Unit 4 Assessment: Activation And Mechanism Of The Actin-Myosin Cross Bridge In Skeletal Muscle Contraction. Muscle cells have the incredible ability to convert the chemical energy of adenosine triphosphate (ATP) into the mechanical energy of muscle contraction.
There are three main events that need to take place to allow contraction of skeletal muscle fiber:
- Electrical excitation of a muscle fiber
- Excitation-contraction coupling
- Muscle fiber contraction due to the sliding filament mechanism
Read and watch the following animation below to evaluate and interpret the process involved in the activation of the actin-myosin cross bridge (sliding filament mechanism) in skeletal muscle contraction.
- Electrical Excitation of a Muscle Fiber
Skeletal muscle fiber cells can be stimulated by a somatic motor neuron resulting in depolarization of the sarcolemma. If this depolarization reaches threshold, an action potential is initiated resulting in muscle contraction.
- Describe a somatic motor neuron and how it communicates with a skeletal muscle cell?
- Describe the process of depolarization within the sarcolemma and what is required for a stimulus to reach threshold, resulting in skeletal muscle contraction?

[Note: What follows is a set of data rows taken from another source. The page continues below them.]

File: src/rtl/flag_cond_unit.sv
// rtl/flag_cond_unit.sv - architectural NZCV flag register with condition-code evaluator
// Results sit in a single-entry buffer with a valid/ack handshake and a saturating pass counter.
module flag_cond_unit #(
  parameter int CNT_W = 16
) (
  input  logic             clk,
  input  logic             reset,
  input  logic             aluN,
  input  logic             aluZ,
  input  logic             aluC,
  input  logic             aluV,
  input  logic [1:0]       aluOp,
  input  logic             flagWrEn,
  input  logic             flagLoad,
  input  logic [3:0]       flagLoadData,
  input  logic             condReq,
  input  logic [3:0]       condCode,
  output logic             condReady,
  output logic             condValid,
  output logic             condPass,
  input  logic             condAck,
  output logic [3:0]       flags,
  output logic             carryOut,
  output logic [CNT_W-1:0] passCnt
);

  logic [3:0] flags_next;
  logic       eval_pass;
  logic       accept;
  logic       n_f, z_f, c_f, v_f;

  // Restore wins over ALU commit; logical ops leave C/V untouched, rotate leaves V.
  always_comb begin
    flags_next = flags;
    if (flagLoad) begin
      flags_next = flagLoadData;
    end else if (flagWrEn) begin
      case (aluOp)
        2'b00, 2'b01: flags_next = {aluN, aluZ, aluC, aluV};
        2'b10:        flags_next = {aluN, aluZ, flags[1:0]};
        default:      flags_next = {aluN, aluZ, aluC, flags[0]};
      endcase
    end
  end

  // Evaluate against the forwarded flags so a same-cycle update is visible.
  assign {n_f, z_f, c_f, v_f} = flags_next;

  always_comb begin
    eval_pass = 1'b0;
    case (condCode)
      4'h0: eval_pass = z_f;
      4'h1: eval_pass = !z_f;
      4'h2: eval_pass = c_f;
      4'h3: eval_pass = !c_f;
      4'h4: eval_pass = n_f;
      4'h5: eval_pass = !n_f;
      4'h6: eval_pass = v_f;
      4'h7: eval_pass = !v_f;
      4'h8: eval_pass = c_f && !z_f;
      4'h9: eval_pass = !c_f || z_f;
      4'hA: eval_pass = (n_f == v_f);
      4'hB: eval_pass = (n_f != v_f);
      4'hC: eval_pass = !z_f && (n_f == v_f);
      4'hD: eval_pass = z_f || (n_f != v_f);
      4'hE: eval_pass = 1'b1;
      default: eval_pass = 1'b0;
    endcase
  end

  assign condReady = !condValid || condAck;
  assign accept    = condReq && condReady;
  assign carryOut  = flags[1];

  always_ff @(posedge clk) begin
    if (reset) begin
      flags     <= 4'b0000;
      condValid <= 1'b0;
      condPass  <= 1'b0;
      passCnt   <= '0;
    end else begin
      flags <= flags_next;
      if (accept) begin
        condValid <= 1'b1;
        condPass  <= eval_pass;
        if (eval_pass && (passCnt != {CNT_W{1'b1}}))
          passCnt <= passCnt + CNT_W'(1);
      end else if (condAck) begin
        condValid <= 1'b0;
      end
    end
  end

endmodule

- Excitation-Contraction Coupling
An action potential is transmitted along the sarcolemma and down the T tubules (transverse tubules). This action causes calcium ions to be released from the terminal cisternae of the sarcoplasmic reticulum. Calcium ions couple electrical excitation to muscle fiber contraction by binding to troponin.
- Two events happen when calcium binds to troponin.

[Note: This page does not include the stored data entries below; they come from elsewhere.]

**config.mk**
```make
export PLATFORM = sky130hd
export DESIGN_NAME = npc_fetch_sequencer
export DESIGN_NICKNAME = d
export VERILOG_FILES = /design/src/rtl/npc_fetch_sequencer.sv
export SDC_FILE = /design/constraint.sdc
export NUM_CORES = 1
export LEC_CHECK = 0
export ABC_AREA = 1
export BUFFER_PORTS_ARGS = -buffer_cell sky130_fd_sc_hd__buf_2
export CAP_MARGIN = 5
export CORE_UTILIZATION = 55
export DETAILED_ROUTE_END_ITERATION = 10
export PLACE_DENSITY = 0.84
export SLEW_MARGIN = 20
export SYNTH_ARGS = -nofsm -noshare
export SYNTH_HDL_FRONTEND = slang
export SYNTH_SLANG_ARGS = --single-unit
```
**constraint.sdc**
```tcl
create_clock -name clk -period 3.8 [get_ports clk]
set_input_delay 0.76 -clock clk [delete_from_list [all_inputs] [get_ports clk]]
set_output_delay 0.76 -clock clk [all_outputs]
set_load 0.01 [all_outputs]
```
**src/rtl/npc_fetch_sequencer.sv**
```systemverilog
// npc_fetch_sequencer
// Multi-cycle instruction sequencer for the NPC core. It owns the PC, issues
// fetches over a valid/ready request/response pair, and holds the fetched
// instruction for the EXU. When the EXU completes, it picks the next PC
// (pc+4 or the resolved branch target).
//
// Optional feature macro: NPC_MISALIGN_TRAP_EN
//   defined   : a taken branch to a non word-aligned target traps into HALT
//               with misalign_trap raised, and does not retire.
//   undefined : the low two target bits are cleared and misalign_trap is 0.
module npc_fetch_sequencer #(
  parameter int              XLEN     = 32,
  parameter logic [XLEN-1:0] RESET_PC = 32'h8000_0000
) (
  input  logic            clk,
  input  logic            rst_n,
  output logic            ifu_req_valid,
  input  logic            ifu_req_ready,
  output logic [XLEN-1:0] ifu_req_addr,
  input  logic            ifu_rsp_valid,
  output logic            ifu_rsp_ready,
  input  logic [XLEN-1:0] ifu_rsp_inst,
  output logic [XLEN-1:0] inst,
  output logic [XLEN-1:0] pc,
  output logic            exu_start,
  input  logic            exu_done,
  input  logic            branch_taken,
  input  logic [XLEN-1:0] branch_target,
  input  logic            halt,
  output logic            halted,
  output logic [31:0]     retire_cnt,
  output logic            misalign_trap
);

  typedef enum logic [2:0] {
    S_IDLE     = 3'd0,
    S_FETCH    = 3'd1,
    S_WAIT_RSP = 3'd2,
    S_EXEC     = 3'd3,
    S_HALT     = 3'd4
  } state_t;

  state_t state, next_state;

  // High only during the first EXEC cycle, so exu_start is a single pulse.
  logic exec_first;

  logic trap_hit;
  logic commit_next_pc;
  logic retire_now;

  // Sequential PC increment; wraps modulo 2^XLEN.
  function automatic logic [XLEN-1:0] pc_increment(input logic [XLEN-1:0] cur);
    return cur + XLEN'(4);
  endfunction

  // Clears the byte-offset bits so the fetch address stays word aligned.
  function automatic logic [XLEN-1:0] word_align(input logic [XLEN-1:0] addr);
    return addr & ~XLEN'(3);
  endfunction

  // Selects the next PC from the branch decision.
  function automatic logic [XLEN-1:0] next_pc_sel(input logic            taken,
                                                  input logic [XLEN-1:0] target,
                                                  input logic [XLEN-1:0] cur);
    return taken ? word_align(target) : pc_increment(cur);
  endfunction

`ifdef NPC_MISALIGN_TRAP_EN
  assign trap_hit = branch_taken && (branch_target[1:0] != 2'b00);
`else
  assign trap_hit = 1'b0;
`endif

  // A halt takes priority over a misaligned branch. The ebreak still retires.
  assign retire_now     = (state == S_EXEC) && exu_done && (halt || !trap_hit);
  assign commit_next_pc = (state == S_EXEC) && exu_done && !halt && !trap_hit;

  // State register
  always_ff @(posedge clk or negedge rst_n) begin
    if (!rst_n) begin
      state <= S_IDLE;
    end else begin
      state <= next_state;
    end
  end

  // Next-state logic
  always_comb begin
    next_state = state;
    case (state)
      S_IDLE: begin
        next_state = S_FETCH;
      end
      S_FETCH: begin
        if (ifu_req_ready) begin
          next_state = S_WAIT_RSP;
        end
      end
      S_WAIT_RSP: begin
        if (ifu_rsp_valid) begin
          next_state = S_EXEC;
        end
      end
      S_EXEC: begin
        if (exu_done) begin
          if (halt || trap_hit) begin
            next_state = S_HALT;
          end else begin
            next_state = S_FETCH;
          end
        end
      end
      S_HALT: begin
        next_state = S_HALT;
      end
      default: begin
        next_state = S_IDLE;
      end
    endcase
  end

  // Output decode from the current state
  always_comb begin
    ifu_req_valid = 1'b0;
    ifu_rsp_ready = 1'b0;
    exu_start     = 1'b0;
    halted        = 1'b0;
    case (state)
      S_FETCH:    ifu_req_valid = 1'b1;
      S_WAIT_RSP: ifu_rsp_ready = 1'b1;
      S_EXEC:     exu_start     = exec_first;
      S_HALT:     halted        = 1'b1;
      default:    ;
    endcase
  end

  // The fetch address is the architectural PC. It is stable until exu_done.
  assign ifu_req_addr = pc;

  // Datapath registers: PC, latched instruction and the first-EXEC marker
  always_ff @(posedge clk or negedge rst_n) begin
    if (!rst_n) begin
      pc         <= RESET_PC;
      inst       <= '0;
      exec_first <= 1'b0;
    end else begin
      exec_first <= (state == S_WAIT_RSP) && ifu_rsp_valid;
      if ((state == S_WAIT_RSP) && ifu_rsp_valid) begin
        inst <= ifu_rsp_inst;
      end
      if (commit_next_pc) begin
        pc <= next_pc_sel(branch_taken, branch_target, pc);
      end
    end
  end

  // Retired-instruction counter; wraps at 2^32
  always_ff @(posedge clk or negedge rst_n) begin
    if (!rst_n) begin
      retire_cnt <= '0;
    end else if (retire_now) begin
      retire_cnt <= retire_cnt + 32'd1;
    end
  end

`ifdef NPC_MISALIGN_TRAP_EN
  // Sticky trap flag: set on a misaligned taken branch, cleared only by reset
  always_ff @(posedge clk or negedge rst_n) begin
    if (!rst_n) begin
      misalign_trap <= 1'b0;
    end else if ((state == S_EXEC) && exu_done && !halt && trap_hit) begin
      misalign_trap <= 1'b1;
    end
  end
`else
  assign misalign_trap = 1'b0;
`endif

endmodule

```
==> out/qor.txt <==
Via count: 5,790
Antenna-violating nets left: 0
PortBufs: 196
Slowest cell on the critical path: inv_1
Via density: 5.02
Nets: 1,085
Slowest cell delay on critical path: 0.85 ns
Routed len/inst: 12.7 um
Max VDD drop: 394 uV
Buffers & Inverters on Critical Path: 2
Clock skew: 0.0145 ns
Die width: 106 um
Drt drc: 0
TritonCTS clock tree: done
Peak Freq: 432 MHz
Initial drt markers: 362
Synth unique cells: 34
Drt total wl: 14,600 um
Type of the worst min-delay path: in -> async
Starting Density: 56.9%
Leakage power: 3.75 nW
Critical Path RT: 4.12 ns
Clock sink count: 98
Post-CTS setup buffer count: 0
CP Cell Sequence: nor2_4 -> nand2_1 -> inv_1 -> nand2_2 -> inv_1 -> nand2_1 -> nand2_1
Worst-Skew Late Latency: 0.38 ns
CTS Hold Bufs: 0
Die Y: 106 um
Kind of start point of the critical path: register
Pre-CTS setup slack: 1.27 ns
Fin. max-slew vios: 0
Met1 usage: 37.8%
Area grow syn2layout: 17.6%
Total CTS buffers: 9
Largest net degree at the start of global routing: 99
First-pass GRT wire length: 24,500 um
Critical Path Most Common Cell: nand2_1
Die area: 11,100 um2
Top cell type's share of synthesized area: 41.1%
Max_slew headroom: 37.8%
# Max-Cap Violations: 0
Period minus WS final: 2.31 ns
Yosys warns: 0
CP Data Arrival Time: 2.63 ns
GP Congestion: 0.869
Register bit total from synthesis: 98
GR Util All Layers: 27.4%
Top cells by area, synth: dfrtp_1, nand2_1, nor2_1
Most used routing layer in global routing: met2
Worst slew pin tran: 0.931 ns
RSZ-0062 raised after global routing: no
Crit Path Max Fanout: 33
Pre-Repair DR Iteration Count: 6
Netlist Area Pre-Place: 5900 um2
CTS Root Cell: clkbuf_8
Power per cell area: 627 nW/um2
I/O pin count: 204
Final worst path period share: 60.9%
Worst setup EP type: register
Final setup fails: 0
Clock Tree Buf Depth: 2
Hold slack final: 0.381 ns
Final global-route overflow total: 0
Final critical-path setup slack: 1.49 ns
Initial antenna violation count: 0
Routing usage on met2: 43.9%
Status: finished clean
Synth area leader: dfrtp_1
Core Footprint: 10,400 um2
DP HPWL: 10,800 um
Layout cell share with drive strength beyond 1: 24.4%
CTS H-tree depth: 3
Cell family with most CP delay: buffers and inverters
Ant. Diodes: 0
Seq/Total Area, Yosys: 41.6%
Gate count of the mapped netlist: 852
Setup_tns: 0 ns
Clock transition at the registers of the reported paths: 0.11 ns
Grt met3 use: 4.89%
Number of placement rows: 37
WS Path Type: reg -> reg
Synthesized area per cell: 6.93 um2
Final Hold Viols: 0
Vias in the first global route: 5,173
Post-cts gate resize count: 0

- Describe these two events in great detail.
- Muscle Fiber Contraction due to the Sliding Filament Mechanism
- Watch the animated interaction between actin and myosin in the sliding filament mechanism during skeletal muscle contraction. https://www.youtube.com/watch?v=hgLSLJ09fZM
- Evaluate and interpret the process in the actin-myosin cross bridge (sliding filament mechanism) during skeletal muscle contraction and answer the following questions below:
- What happens to the position of the myosin head when ATP is hydrolyzed and ADP is attached to the myosin head group?
- What event happens immediately after the myosin head binds to the active site on actin? Describe this process in great detail.
- What happens to the position of the myosin head when ATP binds to the myosin head group?
- Why does the actin filament only move in one direction? Describe in great detail.